**Information:**
$ cat flow/run.sh
#!/bin/bash
# the make line also repeats each setting of config.mk as NAME=value (left out here)
make -C /OpenROAD-flow-scripts/flow DESIGN_CONFIG=/design/flow/config.mk WORK_HOME=/design/flow/orfs CLKGATE_MAP_FILE= finish
$ cat flow/config.mk
export PLATFORM = sky130hd
export DESIGN_NAME = battleship
export DESIGN_NICKNAME = battleship
export VERILOG_FILES = /design/flow/design.v
export SDC_FILE = /design/flow/constraint.sdc
export NUM_CORES = 4
export LEC_CHECK = 0
export ABC_AREA = 1
export CAP_MARGIN = 20
export CORE_MARGIN = 2
export CORE_UTILIZATION = 72
export CTS_CLUSTER_DIAMETER = 63
export CTS_CLUSTER_SIZE = 45
export HOLD_SLACK_MARGIN = -0.09
export MAX_ROUTING_LAYER = met4
export MIN_ROUTING_LAYER = met1
export PLACE_DENSITY_LB_ADDON = 0.03
export SETUP_SLACK_MARGIN = 0.78
export SLEW_MARGIN = 20
export TNS_END_PERCENT = 40
$ cat flow/constraint.sdc
create_clock -name core_clock -period 2.66 [get_ports {clk}]
set_input_delay 0.5320 -clock core_clock [delete_from_list [all_inputs] [get_ports {clk}]]
set_output_delay 0.5320 -clock core_clock [all_outputs]
set_load 0.01 [all_outputs]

**Problem statement:** The required result is an identical copy of the records above.

**Solved exercise:**
$ cat flow/run.sh
#!/bin/bash
# the make line also repeats each setting of config.mk as NAME=value (left out here)
make -C /OpenROAD-flow-scripts/flow DESIGN_CONFIG=/design/flow/config.mk WORK_HOME=/design/flow/orfs CLKGATE_MAP_FILE= finish
$ cat flow/config.mk
export PLATFORM = sky130hd
export DESIGN_NAME = battleship
export DESIGN_NICKNAME = battleship
export VERILOG_FILES = /design/flow/design.v
export SDC_FILE = /design/flow/constraint.sdc
export NUM_CORES = 4
export LEC_CHECK = 0
export ABC_AREA = 1
export CAP_MARGIN = 20
export CORE_MARGIN = 2
export CORE_UTILIZATION = 72
export CTS_CLUSTER_DIAMETER = 63
export CTS_CLUSTER_SIZE = 45
export HOLD_SLACK_MARGIN = -0.09
export MAX_ROUTING_LAYER = met4
export MIN_ROUTING_LAYER = met1
export PLACE_DENSITY_LB_ADDON = 0.03
export SETUP_SLACK_MARGIN = 0.78
export SLEW_MARGIN = 20
export TNS_END_PERCENT = 40
$ cat flow/constraint.sdc
create_clock -name core_clock -period 2.66 [get_ports {clk}]
set_input_delay 0.5320 -clock core_clock [delete_from_list [all_inputs] [get_ports {clk}]]
set_output_delay 0.5320 -clock core_clock [all_outputs]
set_load 0.01 [all_outputs]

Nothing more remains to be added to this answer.